Morgan Stanley has become the first U.S. bank to start measuring the emissions generated by the businesses it lends to and invests in, the bank said in a press release.
The bank will do this as a member of the Partnership for Carbon Accounting Financials—an organization set up last year to pursue the standardization of so-called carbon accounting in the banking and financial services sector in a bid to reduce the greenhouse gas emissions of the businesses banks lend to and invest in.
The group so far has 66 members that manage a combined $5.3 trillion in assets. In addition to reporting the emissions footprint of its loans and investments, the lender will also partake in the drafting of a carbon accounting and reporting standard for financial institutions alongside ABN Amro, Amalgamated Bank, and ASN Bank.

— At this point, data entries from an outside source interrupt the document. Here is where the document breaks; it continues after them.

This is an optimization exercise on Yosys and OpenROAD, whose aim is small area, a short achievable clock period and few clock cycles, not a production implementation. Function was checked by simulation only, so behaviour that the tests miss may differ from the original. Power and IR drop assume default switching activity.

[design.v]
module dither_core (
    input  wire        clk,
    input  wire        rst,             
    input  wire        start,
    input  wire [1:0]  cfg_mode,        
    input  wire        cfg_invert,
    input  wire        cfg_frame,
    input  wire        cfg_pack,        
    input  wire [7:0]  cfg_threshold,
    input  wire [15:0] cfg_width,
    input  wire [15:0] cfg_height,
    output reg         busy,
    output reg         done,
    output reg         error,
    input  wire        in_valid,
    output reg         in_ready,
    input  wire [15:0] in_data,
    output reg         out_valid,
    input  wire        out_ready,
    output reg  [7:0]  out_data,
    output reg         out_last
);
    localparam [15:0] FULL = 16'd65280;
    localparam        RW   = 28;           
    localparam        NV   = 60;           
    reg        fs;           
    reg        atk;          
    reg        ord;          
    reg        pack;
    reg        invert;
    reg        frame;
    reg [7:0]  thr;
    reg [6:0]  wsrc;         
    reg [2:0]  wsel;         
    reg [15:0] height;
    wire [5:0] wm1 = {wsel, 3'b111};       
    reg        run;          
    reg        err_st;       
    reg        hdr_act;      
    reg [3:0]  hdr_idx;
    reg        trl_act;      
    reg [2:0]  trl_idx;
    reg        pend_full;    
    reg [7:0]  pend_data;
    reg        pend_last;
    reg [5:0]  x;            
    reg [5:0]  p;            
    reg [15:0] rl;           
    reg        row0, row1;   
    reg [2:0]  ym;           
    reg        vq;           
    reg [15:0] dq;
    reg [6:0]  bits;
    wire start_ok = start && !busy && !rst;
    wire geom_bad = (cfg_width == 16'd0) || (cfg_width > 16'd64) || (cfg_height == 16'd0);
    wire al      = (p == x);
    wire be      = (x[2:0] == 3'd7);
    wire lastcol = (x == wm1);
    wire real_px = ({1'b0, x} < wsrc);
    wire lastrow = (rl == 16'd1);
    wire proc    = run && al && (real_px ? vq : (!be || !pend_full));
    wire [5:0] x_inc = lastcol ? 6'd0 : x + 6'd1;
    wire [5:0] p_inc = (p == wm1 || p == 6'd63) ? 6'd0 : p + 6'd1;
    wire [5:0] x1    = proc ? x_inc : x;
    wire       rowst = proc && lastcol;           
    wire       run1  = run && !(rowst && lastrow);
    wire       row0_1 = rowst ? 1'b0 : row0;
    wire       row1_1 = rowst ? row0 : row1;
    wire [15:0] rl1  = rowst ? rl - 16'd1 : rl;
    wire       lastrow1 = (rl1 == 16'd1);
    wire out_free  = !out_valid || out_ready;
    wire pend_take = out_free && !hdr_act && pend_full;
    wire push      = proc && be;
    wire pend_full1 = push || (pend_full && !pend_take);
    wire [5:0] p1      = p_inc;
    wire       al1     = (p1 == x1);
    wire       be1     = (x1[2:0] == 3'd7);
    wire       lastcol1 = (x1 == wm1);
    wire       real1   = ({1'b0, x1} < wsrc);
    wire [5:0] x1_inc  = lastcol1 ? 6'd0 : x1 + 6'd1;
    wire [5:0] p1_inc  = (p1 == wm1) ? 6'd0 : p1 + 6'd1;
    wire       runA    = run1 && !(lastcol1 && lastrow1);
    wire       rdyA    = runA && ({1'b0, x1_inc} < wsrc) && (x1_inc[2:0] != 3'd7 || !pend_full1);
    wire       rdyB    = run1 && (p1_inc == x1) && real1 && (!be1 || !pend_full1);
    wire       padproc1 = run1 && al1 && !real1 && (!be1 || !pend_full1);
    wire       realgo1  = run1 && al1 && real1;
    wire       vq1      = in_valid && in_ready;
    wire       in_ready_nx = realgo1 ? (vq1 ? rdyA : rdyB) : (padproc1 ? rdyA : rdyB);
    reg  [RW-1:0] vr [0:NV-1];
    reg  [RW-1:0] e1, e2, e3, e4;
    reg  [RW-1:0] tap;
    always @(*) begin
        case (wsel)
            3'd0: tap = vr[3];
            3'd1: tap = vr[11];
            3'd2: tap = vr[19];
            3'd3: tap = vr[27];
            3'd4: tap = vr[35];
            3'd5: tap = vr[43];
            3'd6: tap = vr[51];
            default: tap = vr[59];
        endcase
    end
    reg signed [18:0] vreg;      
    reg               wreg;      
    reg               creg;      
    reg signed [13:0] aprev;     
    reg               first;     
    reg               second;    
    reg signed [16:0] creg_c;    
    reg               wb;        
    reg               wb_x0;     
    reg signed [15:0] pa;        
    reg signed [12:0] pb;        
    wire signed [13:0] a_cur = (vreg >>> 3) - (wreg ? 14'sd8160 : 14'sd0) + $signed({13'd0, creg});
    wire signed [19:0] v3   = vreg * 3;
    wire signed [19:0] v5   = vreg * 5;
    wire signed [12:0] t1   = (vreg >>> 4) - (wreg ? 13'sd4080 : 13'sd0) + $signed({12'd0, creg});
    wire signed [14:0] t3   = (v3 >>> 4)   - (wreg ? 15'sd12240 : 15'sd0) + $signed({14'd0, creg});
    wire signed [15:0] t5   = (v5 >>> 4)   - (wreg ? 16'sd20400 : 16'sd0) + $signed({15'd0, creg});
    wire signed [16:0] pa_x  = {pa[15], pa};
    wire signed [16:0] fs_fin = wb_x0 ? pa_x : pa_x + t3;
    wire signed [13:0] a_l  = proc ? e3[13:0] : e3[27:14];    
    wire signed [13:0] a_c  = e2[13:0];                       
    wire signed [13:0] a_r  = e1[13:0];                       
    wire signed [13:0] a_d  = e2[27:14];                      
    wire signed [15:0] atk_c = ((row0_1 || x1 == 6'd0) ? 16'sd0 : a_l)
                             + (row0_1 ? 16'sd0 : a_c)
                             + ((row0_1 || lastcol1) ? 16'sd0 : a_r)
                             + ((row0_1 || row1_1) ? 16'sd0 : a_d);
    wire signed [16:0] c_nx = atk ? {atk_c[15], atk_c} : (row0_1 ? 17'sd0 : e2[16:0]);
    wire        dq_big = (dq[15:8] == 8'hFF) && (dq[7:0] != 8'd0);
    wire [15:0] fval   = (!real_px || dq_big) ? FULL : dq;
    wire signed [21:0] v8    = {vreg, 3'b000};
    wire signed [21:0] v7    = v8 - vreg;
    wire signed [17:0] q7    = v7 >>> 4;
    wire signed [18:0] q7x   = {q7[17], q7};
    wire signed [18:0] rbase = fs ? q7x : (vreg >>> 3);
    wire signed [18:0] rk    = wreg ? (fs ? -19'sd28560 : -19'sd8160) : 19'sd0;
    wire signed [18:0] r1    = first ? 19'sd0 : rbase + rk + $signed({18'd0, creg});
    wire signed [18:0] r2    = (atk && !first && !second) ? {{5{aprev[13]}}, aprev} : 19'sd0;
    wire signed [18:0] v     = $signed({3'b000, fval}) + creg_c + r1 + r2;
    wire signed [18:0] tt    = $signed({3'b000, thr, 8'd0});
    wire        d_black = (v < tt);
    wire        e_neg   = d_black ? v[18] : (v < $signed({3'b000, FULL}));
    wire        c_nx_bit = e_neg && (fs ? (v[3:0] != 4'd0) : (v[2:0] != 3'd0));
    wire [7:0]  fh    = fval[15:8];
    wire [5:0]  bm    = {x[0] ^ ym[0], ym[0], x[1] ^ ym[1], ym[1], x[2] ^ ym[2], ym[2]};
    wire        o_black = ({2'b00, fh} + 10'd126) < ({2'b00, bm, 2'b00} + {2'b00, thr});
    wire        n_black = (fh < thr);
    wire        p_black = real_px && (dq != 16'd0);
    wire        black   = pack ? p_black : (fs || atk) ? d_black : ord ? o_black : n_black;
    wire        pix_bit = pack ? black : (black ^ invert);
    reg [7:0] hdr_byte;
    always @(*) begin
        case (hdr_idx)
            4'd0:  hdr_byte = 8'h1B;
            4'd1:  hdr_byte = 8'h40;
            4'd2:  hdr_byte = 8'h1B;
            4'd3:  hdr_byte = 8'h61;
            4'd4:  hdr_byte = 8'h01;
            4'd5:  hdr_byte = 8'h1D;
            4'd6:  hdr_byte = 8'h76;
            4'd7:  hdr_byte = 8'h30;
            4'd8:  hdr_byte = 8'h00;
            4'd9:  hdr_byte = {4'b0, wsel + 4'd1};
            4'd10: hdr_byte = 8'h00;
            4'd11: hdr_byte = height[7:0];
            default: hdr_byte = height[15:8];
        endcase
    end
    reg [7:0] trl_byte;
    always @(*) begin
        case (trl_idx)
            3'd0, 3'd3: trl_byte = 8'h1B;
            3'd1, 3'd4: trl_byte = 8'h64;
            default:    trl_byte = 8'h02;
        endcase
    end
    wire [2:0] cfg_wsel = cfg_width[6:3] - {3'b0, cfg_width[2:0] == 3'd0};
    integer i;
    always @(posedge clk) begin
        if (wb && atk)
            vr[0] <= {e4[13:0], a_cur};
        else
            vr[0] <= e4;
        if (wb && fs)
            vr[1] <= {{(RW-17){fs_fin[16]}}, fs_fin};
        else
            vr[1] <= vr[0];
        for (i = 2; i < NV; i = i + 1)
            vr[i] <= vr[i-1];
        e1 <= tap;
        e2 <= e1;
        e3 <= e2;
        e4 <= e3;
        creg_c <= c_nx;
        dq     <= in_data;
        if (proc) begin
            vreg  <= v;
            wreg  <= !d_black;
            creg  <= c_nx_bit;
            aprev <= first ? 14'sd0 : a_cur;
            first <= lastcol;
            second <= first;
            if (be)
                pend_data <= {bits, pix_bit};
            else
                bits <= {bits[5:0], pix_bit};
            if (be)
                pend_last <= lastcol && lastrow && !frame;
        end
        wb    <= proc;
        wb_x0 <= proc && first;
        if (wb) begin
            pa <= (wb_x0 ? 16'sd0 : $signed({{3{pb[12]}}, pb})) + t5;
            pb <= t1;
        end
        if (start_ok) begin
            first  <= 1'b1;
            second <= 1'b0;
        end
    end
    always @(posedge clk) begin
        if (rst) begin
            busy      <= 1'b0;
            done      <= 1'b0;
            error     <= 1'b0;
            in_ready  <= 1'b0;
            out_valid <= 1'b0;
            out_last  <= 1'b0;
            run       <= 1'b0;
            err_st    <= 1'b0;
            hdr_act   <= 1'b0;
            trl_act   <= 1'b0;
            pend_full <= 1'b0;
            vq        <= 1'b0;
        end else begin
            done  <= 1'b0;
            error <= 1'b0;
            vq    <= in_valid && in_ready;
            if (start_ok) begin
                fs      <= !cfg_pack && cfg_mode == 2'd0;
                atk     <= !cfg_pack && cfg_mode == 2'd1;
                ord     <= cfg_mode == 2'd2;
                pack    <= cfg_pack;
                invert  <= cfg_invert;
                frame   <= cfg_frame;
                thr     <= cfg_threshold;
                wsrc    <= cfg_width[6:0];
                wsel    <= cfg_wsel;
                height  <= cfg_height;
                rl      <= cfg_height;
                x       <= 6'd0;
                p       <= 6'd63;
                row0    <= 1'b1;
                row1    <= 1'b0;
                ym      <= 3'd0;
                hdr_idx <= 4'd0;
                trl_idx <= 3'd0;
                busy    <= 1'b1;
                if (geom_bad) begin
                    err_st   <= 1'b1;
                    in_ready <= 1'b0;
                end else begin
                    run      <= 1'b1;
                    hdr_act  <= cfg_frame;
                    in_ready <= 1'b1;
                end
            end else begin
                in_ready <= in_ready_nx;
                x  <= x1;
                p  <= p_inc;
                rl <= rl1;
                row0 <= row0_1;
                row1 <= row1_1;
                if (rowst)
                    ym <= ym + 3'd1;
                run <= run1;
                if (rowst && lastrow)
                    trl_act <= frame;
                if (err_st) begin
                    err_st <= 1'b0;
                    busy   <= 1'b0;
                    done   <= 1'b1;
                    error  <= 1'b1;
                end
                pend_full <= pend_full1;
                if (out_free) begin
                    if (hdr_act) begin
                        out_valid <= 1'b1;
                        out_data  <= hdr_byte;
                        out_last  <= 1'b0;
                        hdr_idx   <= hdr_idx + 4'd1;
                        if (hdr_idx == 4'd12)
                            hdr_act <= 1'b0;
                    end else if (pend_full) begin
                        out_valid <= 1'b1;
                        out_data  <= pend_data;
                        out_last  <= pend_last;
                    end else if (trl_act && !run) begin
                        out_valid <= 1'b1;
                        out_data  <= trl_byte;
                        out_last  <= (trl_idx == 3'd5);
                        trl_idx   <= trl_idx + 3'd1;
                        if (trl_idx == 3'd5)
                            trl_act <= 1'b0;
                    end else begin
                        out_valid <= 1'b0;
                        if (busy && !run && !err_st && !trl_act && !hdr_act) begin
                            busy <= 1'b0;
                            done <= 1'b1;
                        end
                    end
                end
            end
        end
    end
endmodule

Morgan Stanley will be measuring and reporting financed emissions, or what the Greenhouse Gas Protocol classifies as Corporate Value Chain, or Scope 3, emissions. As the Protocol puts it, “The Corporate Value Chain (Scope 3) Accounting and Reporting Standard allows companies to assess their entire value chain emissions impact and identify where to focus reduction activities.”

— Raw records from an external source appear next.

This is an optimization exercise on Yosys and OpenROAD, whose aim is small area, a short achievable clock period and few clock cycles, not a production implementation. In this exercise RTL edits were held to simulation tests only and were not proved equivalent to the original.

<file path="flow/design.v">
module bcd_codec (
    input  wire        clk,
    input  wire        rst,
    input  wire        start,
    input  wire        op,        
    input  wire [63:0] amt,
    input  wire [4:0]  scale,
    input  wire [47:0] bcd_in,
    output wire        ready,
    output reg         done,
    output wire        error,
    output wire [47:0] result
);
    localparam [1:0] P_DD = 2'd0, P_CAP = 2'd1, P_DEC = 2'd2;
    reg         busy;
    reg         first;     
    reg  [1:0]  phase;
    reg         op_q;
    reg         err_q;     
    reg         zero_q;    
    reg  [2:0]  ptr;       
    reg  [4:0]  sc;        
    reg         found;     
    reg  [2:0]  newtop;    
    reg  [63:0] b_q;       
    reg  [52:0] acc;       
    reg  [23:0] init;      
    reg         r_op, r_err;    
    wire last = (ptr == 3'd0) & (phase != P_CAP);
    assign ready = ~busy | last;
    wire accept = start & ready;
    reg  [63:0] groups;    
    reg  [7:0]  nze;       
    reg  [3:0]  nzd;       
    reg  [11:0] bad;
    integer i;
    always @(*) begin
        groups = 64'd0;
        for (i = 0; i < 4; i = i + 1)
            groups[16*i +: 10] = {bcd_in[12*i+8 +: 4], 6'b0} + {bcd_in[12*i+8 +: 4], 5'b0}
                               + {bcd_in[12*i+8 +: 4], 2'b0}
                               + {bcd_in[12*i+4 +: 4], 3'b0} + {bcd_in[12*i+4 +: 4], 1'b0}
                               + bcd_in[12*i +: 4];
        for (i = 0; i < 8; i = i + 1) nze[i] = |amt[8*i +: 8];
        for (i = 0; i < 4; i = i + 1) nzd[i] = |bcd_in[12*i +: 12];
        for (i = 0; i < 12; i = i + 1)
            bad[i] = bcd_in[4*i+3] & (bcd_in[4*i+2] | bcd_in[4*i+1]);
    end
    reg [7:0] ohe;
    reg [3:0] ohd;
    reg [2:0] tope, topd;
    reg [7:0] top_b;       
    reg [9:0] top_g;       
    always @(*) begin
        tope  = 3'd0;
        topd  = 3'd0;
        top_b = 8'd0;
        top_g = 10'd0;
        for (i = 0; i < 8; i = i + 1) begin
            ohe[i] = nze[i] & ~(|(nze >> (i + 1)));
            if (ohe[i]) tope = i[2:0];
            top_b = top_b | (amt[8*i +: 8] & {8{ohe[i]}});
        end
        for (i = 0; i < 4; i = i + 1) begin
            ohd[i] = nzd[i] & ~(|(nzd >> (i + 1)));
            if (ohd[i]) topd = i[2:0];
            top_g = top_g | (groups[16*i +: 10] & {10{ohd[i]}});
        end
    end
    wire quick = op ? (|bad) : (scale >= 5'd22);
    reg [11:0] md;         
    reg        mc;
    reg [3:0]  mm;
    integer    mj, mk;
    always @(*) begin
        md = 12'd0;
        for (mk = 7; mk >= 0; mk = mk - 1) begin
            mc = top_b[mk];
            for (mj = 0; mj < 3; mj = mj + 1) begin
                mm = dcell(md[4*mj +: 4]);
                md[4*mj +: 4] = {mm[2:0], mc};
                mc = mm[3];
            end
        end
    end
    wire early = op ? (|nzd[3:1]) & ~(|bad)
                    : (|nze[7:1]) & (scale <= 5'd3 || (scale >= 5'd6 && scale < 5'd22));
    reg [23:0] init_v;
    always @(*) begin
        init_v = 24'd0;
        if (early) begin
            if (op)
                init_v[13:4] = top_g;
            else
                case (scale)
                    5'd0: init_v[12 +: 12] = md;
                    5'd1: init_v[8 +: 12]  = md;
                    5'd2: init_v[4 +: 12]  = md;
                    default: init_v[0 +: 12] = md;
                endcase
        end
    end
    reg  [7:0]  psel;
    reg  [7:0]  bsel;
    reg  [9:0]  grp;
    always @(*) begin
        bsel = 8'd0;
        grp  = 10'd0;
        for (i = 0; i < 8; i = i + 1) begin
            psel[i] = (ptr == i);
            bsel = bsel | (b_q[8*i +: 8] & {8{psel[i]}});
        end
        for (i = 0; i < 4; i = i + 1)
            grp = grp | (b_q[16*i +: 10] & {10{ptr[1:0] == i}});
    end
    wire [7:0]  bits   = bsel & {8{~zero_q}};
    wire [52:0] acc_in = first ? {29'd0, init} : acc;
    function [3:0] dcell;
        input [3:0] a;
        begin
            dcell[3] = (a[2] & a[1]) | (a[2] & a[0]);
            dcell[2] = (a[3] & a[0]) | (a[2] & ~a[1] & ~a[0]);
            dcell[1] = a[3] | (~a[2] & a[1]) | (a[2] & ~a[1] & ~a[0]) | (a[1] & a[0]);
            dcell[0] = a[3] | (~a[2] & a[0]) | (a[2] & ~a[0]);
        end
    endfunction
    wire       cap_ph = (phase == P_CAP);
    wire [3:0] inj = {~cap_ph & (sc == 5'd0), ~cap_ph & (sc == 5'd1), ~cap_ph & (sc == 5'd2),
                      cap_ph | (sc[4:1] != 4'd0 && sc != 5'd2)};
    reg  [12:0] tap;
    always @(*) begin
        tap = 13'd0;
        for (i = 0; i < 13; i = i + 1) tap[i] = (sc == i + 1);
        if (sc > 5'd13) tap[12] = 1'b1;
    end
    reg [51:0] dd_acc;
    reg        dd_ovf;
    reg [7:0]  cap;
    reg        c;
    reg [3:0]  m;
    integer j, k;
    always @(*) begin
        dd_acc = acc_in[51:0];
        dd_ovf = acc_in[52];
        cap    = 8'd0;
        for (k = 7; k >= 0; k = k - 1) begin
            c = 1'b0;
            for (j = 0; j < 13; j = j + 1) begin
                if (j < 4) c = c | (bits[k] & inj[j]);
                m = dcell(dd_acc[4*j +: 4]);
                dd_acc[4*j +: 4] = {m[2:0], c};
                c = m[3];
                cap[k] = cap[k] | (c & tap[j]);
            end
            dd_ovf = dd_ovf | c;
        end
    end
    wire [39:0] h  = acc_in[43:4];
    wire [39:0] o1 = {h[29:0], 10'b0}, o2 = ~{h[34:0], 5'b0};
    wire [39:0] o3 = {h[36:0], 3'b0},  o4 = {30'd0, grp};
    wire [39:0] s1 = o1 ^ o2 ^ o3;
    wire [39:0] c1 = {((o1[38:0] & o2[38:0]) | (o1[38:0] & o3[38:0]) | (o2[38:0] & o3[38:0])), 1'b0};
    wire [39:0] s2 = s1 ^ c1 ^ o4;
    wire [39:0] c2 = {((s1[38:0] & c1[38:0]) | (s1[38:0] & o4[38:0]) | (c1[38:0] & o4[38:0])), 1'b1};
    reg  [39:0] hg, hp, ng, np, hor;
    integer s;
    always @(*) begin
        hg = s2 & c2;
        hp = s2 ^ c2;
        for (s = 1; s < 40; s = s * 2) begin
            ng = hg;
            np = hp;
            for (i = 0; i < 40; i = i + 1)
                if ((i / s) % 2 == 1) begin
                    ng[i] = hg[i] | (hp[i] & hg[(i/s)*s-1]);
                    np[i] = hp[i] & hp[(i/s)*s-1];
                end
            hg = ng;
            hp = np;
        end
        hor = s2 ^ c2 ^ {hg[38:0], 1'b0};
    end
    always @(posedge clk) begin
        if (rst) begin
            busy <= 1'b0;
            done <= 1'b0;
        end else begin
            done <= busy & last;
            if (accept)
                busy <= 1'b1;
            else if (last)
                busy <= 1'b0;
        end
    end
    wire [4:0] sc_drop = (sc > 5'd13) ? 5'd13 : sc;    
    always @(posedge clk) begin
        if (busy & last) begin
            r_op  <= op_q;
            r_err <= err_q;
        end
        init <= accept ? init_v : 24'd0;
        if (accept) begin
            first  <= 1'b1;
            op_q   <= op;
            err_q  <= |bad;
            zero_q <= ~op & (scale >= 5'd22);
            b_q    <= op ? groups : amt;
            phase  <= op ? P_DEC : (scale >= 5'd4 && scale < 5'd22) ? P_CAP : P_DD;
            ptr    <= quick ? 3'd0 : (op ? topd : tope) - {2'd0, early};
            sc     <= (scale >= 5'd4) ? scale - 5'd3 : scale;
            found  <= 1'b0;
        end else begin
            first <= 1'b0;
            ptr   <= ptr - 3'd1;
            if (phase == P_CAP) begin
                for (i = 0; i < 8; i = i + 1)
                    if (psel[i]) b_q[8*i +: 8] <= cap;
                if (~found && cap != 8'd0) begin
                    found  <= 1'b1;
                    newtop <= ptr;
                end
                if (ptr == 3'd0) begin
                    first <= 1'b1;
                    found <= 1'b0;
                    ptr   <= found ? newtop : 3'd0;
                    sc    <= (sc == sc_drop) ? 5'd3 : sc - sc_drop;
                    if (sc == sc_drop) phase <= P_DD;
                end
            end
        end
        if (phase == P_DEC)
            acc <= {acc_in[52:44], hor, acc_in[3:0]};
        else
            acc <= {dd_ovf, dd_acc};
    end
    reg  [47:0] w;
    reg  [11:0] nine;
    always @(*) begin
        for (i = 0; i < 12; i = i + 1) begin
            w[4*i +: 4] = acc[4+4*i +: 4];
            if (~r_op & acc[4+4*i+3]) w[4*i+1 +: 2] = 2'b00;
            nine[i] = acc[4+4*i+3] & acc[4+4*i];
        end
    end
    wire        rnd = acc[2] & (acc[1] | acc[0]);
    reg  [47:0] inc;
    reg  [3:0]  d;
    always @(*) begin
        for (i = 0; i < 12; i = i + 1) begin
            d = w[4*i +: 4];
            if (rnd && (&(nine | ~((12'd1 << i) - 12'd1))))
                inc[4*i +: 4] = nine[i] ? 4'd0 : d + 4'd1;
            else
                inc[4*i +: 4] = d;
        end
    end
    wire enc_ovf = acc[52] | (rnd & (&nine));
    assign result = inc;
    assign error  = r_op ? r_err : enc_ovf;
endmodule
</file>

Last year, Morgan Stanley released a report that noted the financial benefits of decarbonisation for businesses, identifying up between $3 and $10 billion in earnings potential in the decarbonisation drive. The bank did also note, however, that the road to net zero emissions would cost the world $50 trillion in investment by 2050. Related: High-Stakes COVID Vaccine Game Targeted By Russian Hackers
“We are excited to join PCAF and to support the important work they are leading to build a methodology for global banks’ efforts to track and measure climate change risks,” the Chief Sustainability Officer of Morgan Stanley, Audrey Choi, said.
Banks—especially U.S. banks—have drawn a lot of criticism recently because of their financial support for the fossil fuels industry, with various groups calling on them to stop funding oil and gas companies.